Sturz in Rauchfang

Linzer Held rettete „Weihnachtsmann“ aus Kamin

Für ein kleines Weihnachtswunder gesorgt hat jener Bewohner, der die Hilfeschreie eines 14-Jährigen aus Linz hörte, der in der Nacht zum vierten Adventsonntag auf ein Dach geklettert war, um Weihnachtsmann zu spielen. Dabei war der Bursche in den Kamin abgerutscht, hilflos drinnen steckengeblieben und konnte erst nach drei Stunden gerettet werden. 

„Nein, ich bin kein Lebensretter, die echten Helden sind die Feuerwehrmänner und die Helfer vom Arbeitersamariterbund, die ihn aus dem Kamin geholt haben. Aber ich bin schon sehr glücklich, dass alles kurz vor Weihnachten so ein glückliches Ende gefunden hat. Ich habe dazu einen Beitrag geleistet, das freut mich“, erzählt Behrami Muharrer (49). Der Lkw-Fahrer wohnt in dem Häuserblock an der Leonfeldnerstraße und hatte zwischen 1 Uhr und 1.30 Uhr Hilfeschreie gehört.

Lebensretter konnte die Schreie nicht zuordnen
„Ich hab‘ ja gar nicht gewusst, wo die herkommen, und deshalb die Polizei alarmiert“, schildert der Retter. Die Beamten klingelten bei den Nachbarn, aber keiner konnte sagen, woher die Schreie stammten. Erst eine halbe Stunde später hörte ein andere Nachbar wieder Hilferufe, die dann endlich geortet werden konnten.

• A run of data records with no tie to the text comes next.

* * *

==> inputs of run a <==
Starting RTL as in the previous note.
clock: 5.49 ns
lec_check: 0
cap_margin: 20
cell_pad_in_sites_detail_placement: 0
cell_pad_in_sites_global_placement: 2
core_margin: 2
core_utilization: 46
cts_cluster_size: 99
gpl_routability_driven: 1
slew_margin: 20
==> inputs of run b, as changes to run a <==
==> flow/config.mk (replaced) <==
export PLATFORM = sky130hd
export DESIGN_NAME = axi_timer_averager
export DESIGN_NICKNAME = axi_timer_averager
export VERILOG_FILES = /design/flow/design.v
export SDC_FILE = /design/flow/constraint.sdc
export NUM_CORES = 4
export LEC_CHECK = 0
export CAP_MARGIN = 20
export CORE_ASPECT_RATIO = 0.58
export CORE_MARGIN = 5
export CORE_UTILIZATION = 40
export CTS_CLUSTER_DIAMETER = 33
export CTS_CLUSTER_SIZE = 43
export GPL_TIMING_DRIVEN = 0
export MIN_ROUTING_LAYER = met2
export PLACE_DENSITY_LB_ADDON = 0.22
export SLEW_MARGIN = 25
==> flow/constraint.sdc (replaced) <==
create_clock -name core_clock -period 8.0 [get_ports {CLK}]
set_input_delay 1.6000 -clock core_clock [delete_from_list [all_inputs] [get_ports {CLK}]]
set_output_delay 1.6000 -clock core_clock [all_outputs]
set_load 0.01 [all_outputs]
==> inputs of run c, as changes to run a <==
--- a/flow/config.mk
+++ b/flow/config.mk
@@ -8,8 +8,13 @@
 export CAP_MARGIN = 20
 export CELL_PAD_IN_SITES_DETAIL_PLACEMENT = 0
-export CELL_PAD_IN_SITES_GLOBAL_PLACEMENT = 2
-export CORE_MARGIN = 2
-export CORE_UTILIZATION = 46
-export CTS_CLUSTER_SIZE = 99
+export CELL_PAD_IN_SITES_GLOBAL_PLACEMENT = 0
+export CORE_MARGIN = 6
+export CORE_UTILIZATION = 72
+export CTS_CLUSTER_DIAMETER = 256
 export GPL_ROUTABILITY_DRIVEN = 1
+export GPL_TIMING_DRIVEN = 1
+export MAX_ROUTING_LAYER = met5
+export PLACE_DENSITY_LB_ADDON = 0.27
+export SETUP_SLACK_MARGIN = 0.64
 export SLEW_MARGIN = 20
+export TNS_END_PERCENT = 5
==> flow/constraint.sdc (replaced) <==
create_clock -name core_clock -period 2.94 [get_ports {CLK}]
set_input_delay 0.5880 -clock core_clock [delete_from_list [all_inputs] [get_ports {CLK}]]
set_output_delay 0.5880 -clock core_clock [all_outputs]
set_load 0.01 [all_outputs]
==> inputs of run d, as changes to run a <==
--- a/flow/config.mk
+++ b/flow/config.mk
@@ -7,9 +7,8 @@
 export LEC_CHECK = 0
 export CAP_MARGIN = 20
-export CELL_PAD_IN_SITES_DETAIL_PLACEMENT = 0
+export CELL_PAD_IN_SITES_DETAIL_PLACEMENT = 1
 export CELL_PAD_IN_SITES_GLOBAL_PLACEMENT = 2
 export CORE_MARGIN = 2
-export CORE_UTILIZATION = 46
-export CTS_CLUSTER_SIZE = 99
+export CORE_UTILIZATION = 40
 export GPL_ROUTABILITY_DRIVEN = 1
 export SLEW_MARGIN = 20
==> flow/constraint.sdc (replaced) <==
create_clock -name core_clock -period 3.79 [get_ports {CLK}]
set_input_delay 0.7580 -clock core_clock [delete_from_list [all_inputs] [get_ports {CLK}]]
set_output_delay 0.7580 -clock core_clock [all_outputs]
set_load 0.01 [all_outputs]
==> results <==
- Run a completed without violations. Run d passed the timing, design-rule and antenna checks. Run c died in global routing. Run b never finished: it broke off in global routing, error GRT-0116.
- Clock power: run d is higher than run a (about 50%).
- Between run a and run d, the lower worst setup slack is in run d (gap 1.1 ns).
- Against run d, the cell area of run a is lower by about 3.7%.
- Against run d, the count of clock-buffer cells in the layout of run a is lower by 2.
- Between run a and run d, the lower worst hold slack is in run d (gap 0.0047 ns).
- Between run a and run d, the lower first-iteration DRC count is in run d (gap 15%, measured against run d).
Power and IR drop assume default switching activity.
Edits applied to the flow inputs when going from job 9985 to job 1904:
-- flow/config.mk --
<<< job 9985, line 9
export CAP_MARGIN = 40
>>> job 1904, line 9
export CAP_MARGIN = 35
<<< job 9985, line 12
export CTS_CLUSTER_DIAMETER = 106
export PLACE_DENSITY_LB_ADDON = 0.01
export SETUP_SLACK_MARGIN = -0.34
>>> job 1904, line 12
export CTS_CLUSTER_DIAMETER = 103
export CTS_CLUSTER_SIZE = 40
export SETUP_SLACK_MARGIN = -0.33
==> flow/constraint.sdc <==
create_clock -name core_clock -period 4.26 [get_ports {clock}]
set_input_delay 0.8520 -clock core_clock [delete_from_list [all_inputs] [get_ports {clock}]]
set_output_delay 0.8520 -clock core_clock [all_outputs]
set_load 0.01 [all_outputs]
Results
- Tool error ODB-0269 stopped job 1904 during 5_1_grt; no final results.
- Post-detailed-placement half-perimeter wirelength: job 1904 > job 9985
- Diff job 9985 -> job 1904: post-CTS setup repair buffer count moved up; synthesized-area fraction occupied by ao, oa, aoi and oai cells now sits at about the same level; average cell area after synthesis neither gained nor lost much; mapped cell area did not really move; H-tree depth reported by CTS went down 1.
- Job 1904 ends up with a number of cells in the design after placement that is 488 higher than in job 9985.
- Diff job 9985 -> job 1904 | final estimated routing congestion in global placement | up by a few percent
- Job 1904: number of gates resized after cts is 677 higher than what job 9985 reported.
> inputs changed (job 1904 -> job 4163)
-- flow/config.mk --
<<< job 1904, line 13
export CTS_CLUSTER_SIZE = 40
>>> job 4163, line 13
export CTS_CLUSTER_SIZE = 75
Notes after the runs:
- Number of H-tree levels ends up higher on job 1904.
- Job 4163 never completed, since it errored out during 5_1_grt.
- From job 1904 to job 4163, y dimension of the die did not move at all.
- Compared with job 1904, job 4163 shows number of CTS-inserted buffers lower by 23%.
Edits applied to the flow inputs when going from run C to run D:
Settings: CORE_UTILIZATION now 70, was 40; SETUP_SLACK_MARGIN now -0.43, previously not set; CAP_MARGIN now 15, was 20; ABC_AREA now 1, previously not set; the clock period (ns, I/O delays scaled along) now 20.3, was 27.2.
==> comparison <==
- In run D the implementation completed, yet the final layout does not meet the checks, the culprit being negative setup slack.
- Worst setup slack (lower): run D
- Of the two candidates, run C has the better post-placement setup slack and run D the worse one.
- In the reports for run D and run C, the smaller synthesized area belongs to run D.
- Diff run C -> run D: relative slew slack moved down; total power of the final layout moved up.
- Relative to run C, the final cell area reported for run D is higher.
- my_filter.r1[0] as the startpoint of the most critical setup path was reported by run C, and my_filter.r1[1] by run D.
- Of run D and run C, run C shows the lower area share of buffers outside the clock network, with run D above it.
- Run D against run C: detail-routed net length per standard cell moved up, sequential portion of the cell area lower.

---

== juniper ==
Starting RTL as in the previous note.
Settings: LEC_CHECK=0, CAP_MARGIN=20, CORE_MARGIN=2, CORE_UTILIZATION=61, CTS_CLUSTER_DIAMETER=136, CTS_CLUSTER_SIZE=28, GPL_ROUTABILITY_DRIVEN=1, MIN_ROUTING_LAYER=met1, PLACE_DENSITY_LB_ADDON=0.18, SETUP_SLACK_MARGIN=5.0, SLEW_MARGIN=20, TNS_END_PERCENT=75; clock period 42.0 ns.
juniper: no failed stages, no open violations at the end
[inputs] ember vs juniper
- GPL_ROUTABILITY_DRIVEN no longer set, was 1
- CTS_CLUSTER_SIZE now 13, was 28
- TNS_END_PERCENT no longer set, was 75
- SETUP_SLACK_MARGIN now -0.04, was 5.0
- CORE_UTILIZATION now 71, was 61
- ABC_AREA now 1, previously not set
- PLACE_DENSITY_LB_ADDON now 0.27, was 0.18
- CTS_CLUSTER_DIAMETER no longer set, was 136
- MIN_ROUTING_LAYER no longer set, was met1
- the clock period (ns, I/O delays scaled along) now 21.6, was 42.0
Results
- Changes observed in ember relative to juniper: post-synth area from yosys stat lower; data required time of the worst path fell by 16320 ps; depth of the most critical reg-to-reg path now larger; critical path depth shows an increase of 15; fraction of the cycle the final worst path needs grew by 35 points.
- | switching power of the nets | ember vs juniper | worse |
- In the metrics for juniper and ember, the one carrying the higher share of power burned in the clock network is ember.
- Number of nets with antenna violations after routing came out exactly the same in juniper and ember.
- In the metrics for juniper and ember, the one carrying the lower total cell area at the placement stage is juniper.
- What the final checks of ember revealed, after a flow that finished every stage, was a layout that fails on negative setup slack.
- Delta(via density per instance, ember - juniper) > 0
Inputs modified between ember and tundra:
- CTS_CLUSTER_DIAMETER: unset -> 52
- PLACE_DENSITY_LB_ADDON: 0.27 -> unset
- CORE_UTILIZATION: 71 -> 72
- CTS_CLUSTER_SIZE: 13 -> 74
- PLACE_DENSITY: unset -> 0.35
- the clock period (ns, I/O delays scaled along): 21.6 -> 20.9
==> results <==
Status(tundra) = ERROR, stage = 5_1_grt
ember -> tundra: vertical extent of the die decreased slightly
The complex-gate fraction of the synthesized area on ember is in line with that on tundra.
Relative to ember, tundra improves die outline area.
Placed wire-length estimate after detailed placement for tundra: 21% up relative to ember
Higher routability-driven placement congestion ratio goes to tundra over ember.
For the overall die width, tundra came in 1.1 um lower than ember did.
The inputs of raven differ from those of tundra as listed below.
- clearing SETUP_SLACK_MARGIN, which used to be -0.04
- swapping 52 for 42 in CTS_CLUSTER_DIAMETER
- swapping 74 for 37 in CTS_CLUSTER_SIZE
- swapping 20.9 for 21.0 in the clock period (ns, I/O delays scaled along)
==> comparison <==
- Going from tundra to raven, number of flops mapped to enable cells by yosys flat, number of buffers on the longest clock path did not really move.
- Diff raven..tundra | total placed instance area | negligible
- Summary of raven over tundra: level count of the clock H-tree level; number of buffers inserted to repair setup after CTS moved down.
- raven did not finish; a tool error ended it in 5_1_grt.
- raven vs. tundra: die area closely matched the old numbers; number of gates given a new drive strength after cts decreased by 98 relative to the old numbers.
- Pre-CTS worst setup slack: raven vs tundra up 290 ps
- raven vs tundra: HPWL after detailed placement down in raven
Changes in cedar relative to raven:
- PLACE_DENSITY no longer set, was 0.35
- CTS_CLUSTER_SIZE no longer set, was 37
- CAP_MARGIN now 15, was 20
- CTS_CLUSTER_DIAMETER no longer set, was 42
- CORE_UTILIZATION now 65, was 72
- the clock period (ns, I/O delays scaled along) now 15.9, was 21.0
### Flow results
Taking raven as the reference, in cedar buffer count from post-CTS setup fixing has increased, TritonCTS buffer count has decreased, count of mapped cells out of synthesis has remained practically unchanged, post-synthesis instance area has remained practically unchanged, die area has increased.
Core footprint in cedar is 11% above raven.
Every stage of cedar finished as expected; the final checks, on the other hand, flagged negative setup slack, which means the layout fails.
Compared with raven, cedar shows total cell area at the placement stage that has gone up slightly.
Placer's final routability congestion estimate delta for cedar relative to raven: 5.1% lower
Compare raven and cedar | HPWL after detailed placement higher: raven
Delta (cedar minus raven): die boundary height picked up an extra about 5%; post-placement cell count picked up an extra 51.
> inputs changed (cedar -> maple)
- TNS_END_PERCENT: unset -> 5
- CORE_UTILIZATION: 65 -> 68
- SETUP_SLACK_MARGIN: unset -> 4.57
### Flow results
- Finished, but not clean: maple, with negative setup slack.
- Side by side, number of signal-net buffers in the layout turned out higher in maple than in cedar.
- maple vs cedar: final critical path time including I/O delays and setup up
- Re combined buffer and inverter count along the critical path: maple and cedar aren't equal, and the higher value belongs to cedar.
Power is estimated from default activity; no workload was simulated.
## array_mult_top
module array_mult_top (
    input             clk,
    input      [15:0] a,
    input      [15:0] b,
    output reg [31:0] p
);
    reg  [15:0] a_q, b_q;
    wire [31:0] prod;
    array_multiplier u_mult (
        .in_A(a_q),
        .in_B(b_q),
        .prod_out(prod)
    );
    always @(posedge clk) begin
        a_q <= a;
        b_q <= b;
        p   <= prod;
    end
endmodule
Size: about 680 cells after synthesis, about 64 flip-flops, about 65 I/O pins, about 8200 um2 of cells after synthesis.
==> flow/config.mk <==
export PLATFORM = sky130hd
export DESIGN_NAME = array_mult_top
export DESIGN_NICKNAME = array_mult_top
export VERILOG_FILES = /design/flow/design.v
export SDC_FILE = /design/flow/constraint.sdc
export NUM_CORES = 4
export LEC_CHECK = 0
export CAP_MARGIN = 20
export CELL_PAD_IN_SITES_DETAIL_PLACEMENT = 1
export CORE_MARGIN = 4
export CORE_UTILIZATION = 30
export CTS_CLUSTER_DIAMETER = 399
export PLACE_DENSITY_LB_ADDON = 0.04
export SETUP_SLACK_MARGIN = 3.27
export SLEW_MARGIN = 25
export TNS_END_PERCENT = 90
==> flow/constraint.sdc <==
create_clock -name core_clock -period 15.5 [get_ports {clk}]
set_input_delay 3.1000 -clock core_clock [delete_from_list [all_inputs] [get_ports {clk}]]
set_output_delay 3.1000 -clock core_clock [all_outputs]
set_load 0.01 [all_outputs]
run.sh (not shown) runs the stock make flow with config.mk's settings and CLKGATE_MAP_FILE=.
The first run ran to the end with violations: negative setup slack.
===== config.mk =====
export PLATFORM = sky130hd
export DESIGN_NAME = apollo_top
export DESIGN_NICKNAME = apollo_top
export VERILOG_FILES = /design/flow/design.v
export SDC_FILE = /design/flow/constraint.sdc
export NUM_CORES = 4
export LEC_CHECK = 0
export CAP_MARGIN = 20
export CORE_MARGIN = 2
export CORE_UTILIZATION = 70
export PLACE_DENSITY = 0.6
export SLEW_MARGIN = 20

===== constraint.sdc =====
create_clock -name core_clock -period 6.82 [get_ports {clk}]
set_input_delay 1.3640 -clock core_clock [delete_from_list [all_inputs] [get_ports {clk}]]
set_output_delay 1.3640 -clock core_clock [all_outputs]
set_load 0.01 [all_outputs]

===== run.sh =====
#!/bin/bash
# the make line also repeats each setting of config.mk as NAME=value (left out here)
make -C /OpenROAD-flow-scripts/flow DESIGN_CONFIG=/design/flow/config.mk WORK_HOME=/design/flow/orfs CLKGATE_MAP_FILE= finish

===== design.v =====
`timescale 1ns / 1ps
module SHIFT #
(
	parameter SPI_LEN = 4'd8 
) 
 (
  input Clk,
  input SckWr, 
  input SckRd, 
  input Rst,   
  input IsLoad,
  input [SPI_LEN-1:0] DataIn, 
  input SftIn, 
  input SftEn, 
  output SftOut, 
  output reg [SPI_LEN-1:0]DataOut 
  );
  reg [SPI_LEN-1:0] DataInt; 
  assign SftOut=DataInt[7];  
  always @( posedge Clk )
    if( !Rst )begin 
		DataInt <= 0;
		DataOut <= 0;
	 end
	 else if(IsLoad ) DataInt <= DataIn; 
    else if( SftEn ) begin
		if(SckWr) DataInt <= { DataInt [SPI_LEN-2:0], 1'b0 }; 
		if(SckRd) DataOut <= { DataOut [SPI_LEN-2:0], SftIn };
    end
endmodule
`timescale 1ns / 1ps
module spi #
(
parameter SPI_LEN = 4'd8, 
parameter SPI_DIV = 4'd1  
) 
(
Clk,Rst,Sck,Mosi,Miso,RdData,WrData,IsSta,IsDone
);  
input  Clk; 
input  Rst; 
output Sck;  
output Mosi;
input  Miso;
output [SPI_LEN -1:0] RdData;
input  [SPI_LEN -1:0] WrData;
input  IsSta; 
output IsDone;
reg  [1:0] SckState;  
reg  s; 
reg  SckEn;  
reg  IsDone; 
reg  [6:0]SckC;  
reg  [3:0]BitC;  
wire SftOut; 
reg  Sck,SckD1;
wire SckUp,SckNp;
assign SckUp=Sck&&(!SckD1);
assign SckNp=!Sck&&(SckD1);
always @(posedge Clk) if(!Rst) SckD1 <= 1'b0; else SckD1 <= Sck;
always @(posedge Clk)
if(!Rst) BitC <= 4'd0; else
if(SckEn && SckUp) BitC <= BitC + 1'b1; else if(BitC == SPI_LEN) BitC<=4'd0;
assign Mosi=  SftOut ; 
always @(posedge Clk)
if(!Rst)begin
		s<=1'b0; IsDone <= 1'b0; SckEn <= 1'b0;
end
else begin 
		case(s)
		0:  
		begin IsDone <= 1'b0; SckEn <= 1'b0; if( IsSta )s<= 1'b1; end
		1: 
		begin  
		SckEn<=1'b1; if(BitC == SPI_LEN)begin SckEn <= 1'b0; IsDone <= 1'b1; s <= 1'b0;end
		end
		endcase
end
always @(posedge Clk)
if(!Rst)begin SckC <= 7'd0; Sck <= 1'b0; SckState <= 2'd0;end
else begin
		case( SckState )
		0: 
		begin SckC <= 7'd0; Sck <= 1'd0; if( SckEn ) SckState <= 2; end
		1:
		begin 
		Sck <= 1'b1; if( SckC >= SPI_DIV ) begin SckState <= 2; SckC <= 7'd0; end else SckC <= SckC + 1'b1;
		end
		2: 
		begin 
		Sck <= 1'b0;
		if( SckC >= SPI_DIV ) begin  SckC<=7'd0; if( SckEn ) SckState <= 1; else SckState <= 0; end 
		else SckC <= SckC + 1'b1; 
		end
		endcase
end
wire  IsSpiLd;
assign IsSpiLd = IsSta;
			SHIFT#
				(
					.SPI_LEN(SPI_LEN)  
				)
			SHIFT_INST
				( 
					.Clk(Clk), 
					.Rst(Rst),
					.SckWr(SckNp),
					.SckRd(SckUp),
					.IsLoad(IsSpiLd), 
					.DataIn(WrData), 
					.SftIn(Miso), 
					.SftEn(SckEn),  
					.SftOut(SftOut), 
					.DataOut(RdData) 
				 );
endmodule
`timescale 1ns / 1ps
`timescale 1ns / 1ps
module display(clk,rst_n,Sftclk,Lchclk,SDout,Srst_n,Dpy0,Dpy1,Dpy2,Dpy3);
input clk;
input rst_n;
output Sftclk;
output Lchclk;
output SDout;
output Srst_n;
input  [3:0]Dpy0;
input  [3:0]Dpy1;
input  [3:0]Dpy2;
input  [3:0]Dpy3;
parameter 
		zero = 8'b1100_0000,
		one  = 8'b1111_1001,
		two  = 8'b1010_0100,
		three= 8'b1011_0000,
		four = 8'b1001_1001,
		five = 8'b1001_0010,
		six  = 8'b1000_0010,
		seven= 8'b1111_1000,
		eight= 8'b1000_0000,
		nine = 8'b1001_0000;
parameter 
		IDLE =0,
		BYT0 =1,
		BYT0W=2,
		BYT1 =3,
		BYT1W=4;
reg Lchclk;
reg Srst_n;
reg rdy;
reg IsSta;
reg [7:0]WrData;
reg [2:0]s;
reg [2:0]Dpy_n;
reg [3:0]dp;
reg [3:0]data;
reg [7:0]dat;
wire IsDone;
wire [7:0] RdData;
always @(posedge clk or negedge rst_n)begin
	if(!rst_n)begin 
		IsSta <= 1'b0; s<= 1'b0; Lchclk <= 1'b0; Srst_n <= 1'b0;
		rdy <= 1'b0; WrData <= 8'd0;
	end
	else begin
		case(s)
		0 : 
		begin IsSta <= 0; s <= 3'd1; rdy <=0; Srst_n <= 1; end  
		1,2:  
		s <= s + 1'b1;
		3:    
		begin WrData <= dp; IsSta <= 1; Srst_n <=1; s <= 4; Lchclk <= 0;end 
		4:   
		begin IsSta <=0; if( IsDone ) begin s <= 5; Lchclk <= 0; end end   
		5 :   
		begin WrData <= dat ;IsSta <= 1;s <= 6; end     
		6:   
		begin IsSta <=0; if( IsDone ) begin s <= 0; Lchclk <= 1;rdy <= 1;end end
	endcase
	end
end
always @(posedge clk or negedge rst_n) begin
	if(!rst_n)
		Dpy_n <= 3'd0;
	else begin 
			if( rdy ) begin Dpy_n <= Dpy_n + 3'd1; 
			if( Dpy_n == 3'd3 ) Dpy_n <= 3'd0; end	
	end
end
always @( posedge clk or negedge rst_n)begin
		if(!rst_n) begin data <= 4'd0; dp <= 4'd0; end
		else
			case ( Dpy_n ) 
			0:
			begin data <= Dpy0;dp <= 4'b1000;end
			1:
			begin data <= Dpy1;dp <= 4'b0100;end
			2:
			begin data <= Dpy2;dp <= 4'b0010;end
			3:
			begin data <= Dpy3;dp <= 4'b0001;end
			endcase
end
always @(posedge clk or negedge rst_n)begin
		if(!rst_n) dat <= 8'd0;
		else
			case( data ) 
				0: dat <= zero; 
				1: dat <= one;
				2: dat <= two;
				3: dat <= three;
				4: dat <= four;
				5: dat <= five;
				6: dat <= six;
				7: dat <= seven;
				8: dat <= eight;
				9: dat <= nine;
			endcase
end
localparam SPI_LEN =4'd8;
localparam SPI_DIV =4'd1;
spi#(
	.SPI_LEN(SPI_LEN), 
	.SPI_DIV(SPI_DIV)
)
hc595x2(
				.Clk(clk),
				.Rst(rst_n),
				.Sck(Sftclk),
				.Mosi(SDout),
				.Miso(1'b0),
				.RdData(RdData),
				.WrData(WrData),
				.IsSta(IsSta),
				.IsDone(IsDone)
				);
endmodule
// fir
module fir(
    input clk,                               
    input signed [15:0] noisy_signal,        
    output signed [15:0] filtered_signal     
);
Size: about 9100 cells after synthesis, roughly 680 flip-flops, ~33 I/O pins, about 66000 um^2 of cells after synthesis.
Settings: LEC_CHECK=0, ABC_AREA=1, CAP_MARGIN=20, CORE_MARGIN=2, CORE_UTILIZATION=66, CTS_CLUSTER_DIAMETER=363, PLACE_DENSITY=0.35, SETUP_SLACK_MARGIN=0.86, SLEW_MARGIN=20; clock period 5.05 ns.
run.sh (not shown) runs the stock make flow with config.mk's settings and CLKGATE_MAP_FILE=.
The baseline finished clean.
Rerun with:
Settings changed: CTS_CLUSTER_DIAMETER 363 to not set, CTS_CLUSTER_SIZE set to 99, SETUP_SLACK_MARGIN 0.86 to 1.19.
Result: The changed run ran to the end with no violations. Global-route usage grows by 3.5 points. Worst hold slack got worse by 0.0077 ns. Routed wire length grows by 25%. Count of clock-buffer cells in the layout falls by 5.
Rerun with:
Settings changed: ABC_AREA 1 to not set, CORE_UTILIZATION 66 to 40, CTS_CLUSTER_SIZE 99 to not set, PLACE_DENSITY 0.35 to not set, SETUP_SLACK_MARGIN 1.19 to not set.
Clock period 5.05 ns to 5.7 ns, I/O delays scaled along.
Hold slack stays flat.
Critical path depth came out higher by 1.
Non-clock buffer count came out lower by 238.
Sequential share of layout area came out higher by 4.3 points.

---

## job 5011
fir again, from the RTL that the note above started with.
make LEC_CHECK=0 ABC_AREA=1 CAP_MARGIN=20 CORE_MARGIN=2 CORE_UTILIZATION=72 PLACE_DENSITY=0.67 SETUP_SLACK_MARGIN=-0.07 SLEW_MARGIN=20 finish   # period 4.29 ns
Ran to the end and failed final checks on negative setup slack: job 5011.
==> job 7198: inputs <==
==> flow/design.v <==
`timescale 1ns / 1ps
module dualPortRAM(clk,rst,wr_en,rd_en,din,wr_add,rd_add,dout);
	input clk,rst;
	input wr_en, rd_en;
	input [5:0] wr_add,rd_add;
	input [7:0] din;
	output reg [7:0] dout;
	reg [7:0] ram [63:0];
	integer i;
	always@(posedge clk or posedge rst)begin
		if(rst)begin
			for(i=0;i<64;i=i+1)begin
				ram[i] <= 8'd0;
			end
			dout <=8'd0;
		end
		else begin
			if(wr_en)begin
				ram[wr_add] <= din;
			end
			if(rd_en)begin
				dout <= ram[rd_add];
			end
		end
	end
endmodule
==> flow/run.sh <==
#!/bin/bash
# the make line also repeats each setting of config.mk as NAME=value (left out here)
make -C /OpenROAD-flow-scripts/flow DESIGN_CONFIG=/design/flow/config.mk WORK_HOME=/design/flow/orfs CLKGATE_MAP_FILE= finish
==> flow/config.mk <==
export PLATFORM = sky130hd
export DESIGN_NAME = dualPortRAM
export DESIGN_NICKNAME = dualPortRAM
export VERILOG_FILES = /design/flow/design.v
export SDC_FILE = /design/flow/constraint.sdc
export NUM_CORES = 4
export LEC_CHECK = 0
export CAP_MARGIN = 20
export CORE_MARGIN = 2
export CORE_UTILIZATION = 67
export SETUP_SLACK_MARGIN = 0.7
export SLEW_MARGIN = 20
==> flow/constraint.sdc <==
create_clock -name core_clock -period 2.57 [get_ports {clk}]
set_input_delay 0.5140 -clock core_clock [delete_from_list [all_inputs] [get_ports {clk}]]
set_output_delay 0.5140 -clock core_clock [all_outputs]
set_load 0.01 [all_outputs]
==> job 1917 (differences from job 7198) <==
- ABC_AREA: unset -> 1
- CAP_MARGIN: 20 -> 5
- CORE_UTILIZATION: 67 -> 72
- CTS_CLUSTER_SIZE: unset -> 15
- PLACE_DENSITY: unset -> 0.94
- SETUP_SLACK_MARGIN: 0.7 -> 0.65
==> flow/constraint.sdc (replaced) <==
create_clock -name core_clock -period 2.22 [get_ports {clk}]
set_input_delay 0.4440 -clock core_clock [delete_from_list [all_inputs] [get_ports {clk}]]
set_output_delay 0.4440 -clock core_clock [all_outputs]
set_load 0.01 [all_outputs]
==> job 1817 (differences from job 7198) <==
- CAP_MARGIN: 20 -> 5
- SETUP_SLACK_MARGIN: 0.7 -> -0.21
==> flow/constraint.sdc (replaced) <==
create_clock -name core_clock -period 2.22 [get_ports {clk}]
set_input_delay 0.4440 -clock core_clock [delete_from_list [all_inputs] [get_ports {clk}]]
set_output_delay 0.4440 -clock core_clock [all_outputs]
set_load 0.01 [all_outputs]
==> job 9688 (differences from job 7198) <==
- CELL_PAD_IN_SITES_GLOBAL_PLACEMENT: unset -> 3
- CORE_ASPECT_RATIO: unset -> 1.42
- CORE_UTILIZATION: 67 -> 40
- GPL_ROUTABILITY_DRIVEN: unset -> 0
- MAX_ROUTING_LAYER: unset -> met4
- PLACE_DENSITY_LB_ADDON: unset -> 0.29
- SETUP_SLACK_MARGIN: 0.7 -> -0.32
==> flow/constraint.sdc (replaced) <==
create_clock -name core_clock -period 3.6 [get_ports {clk}]
set_input_delay 0.7200 -clock core_clock [delete_from_list [all_inputs] [get_ports {clk}]]
set_output_delay 0.7200 -clock core_clock [all_outputs]
set_load 0.01 [all_outputs]
==> impl_results.rst <==
Flow metrics
------------

.. list-table::
   :header-rows: 1

   * - Metric
     - Value
   * - Outcome
     - stopped before the end
   * - Fail Step
     - global routing
   * - Stop err
     - [ERROR GRT-0116] Global routing finished with congestion. Check the congestion regions in the DRC Viewer.
   * - Starting density of the core
     - 0.736
   * - Most numerous cell in the Yosys netlist
     - sky130_fd_sc_hd__nand2_1
   * - Area fraction in and, or, nand and nor cells
     - 0.294
   * - Largest combinational cell category by area
     - simple AND/OR/NAND/NOR gates
   * - Syn_nets
     - 2996
   * - Cell Area, Synth
     - 23400 sq um
   * - Cells after DPL
     - approximately 3500
[end of results for job 1917]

„Die kamen aus dem Kamin, ich konnte vorerst gar nicht glauben, dass da jemand drinnen steckt. Wer denkt denn so was“, sagt der 49-Jährige. Er sprach den Eingesperrten direkt an, kurz darauf lief die spektakuläre Rettungsaktion mit 17 Leuten der Berufsfeuerwehr an.

14-Jähriger spielte den „Weihnachtsmann“
Auch nach 24 Jahren Berufserfahrung als Feuerwehrmann war dieser Einsatz „etwas ganz Neues“, schildert Einsatzleiter Gerhard Krenn. Der 14-jährige Russe, der mit seinen Eltern in der Innenstadt wohnt und in Österreich geboren wurde, gab bei einer Befragung durch Polizisten an, dass er bei seinem Wohnhaus in Urfahr von oben in den Schornstein geklettert sei, um einen guten Blick über die Häuser zu haben - und dann wollte er Weihnachtsmann spielen.

Keine Anzeige für „Abenteuer“
Dabei sei er aber abgerutscht und stecken geblieben. Wären die Nachbarn nicht so aufmerksam gewesen, hätte der Unfall für den 14-Jährigen auch ein ganz tragisches Ende nehmen können. Für sein „Abenteuer“ wird er laut Polizei nicht angezeigt.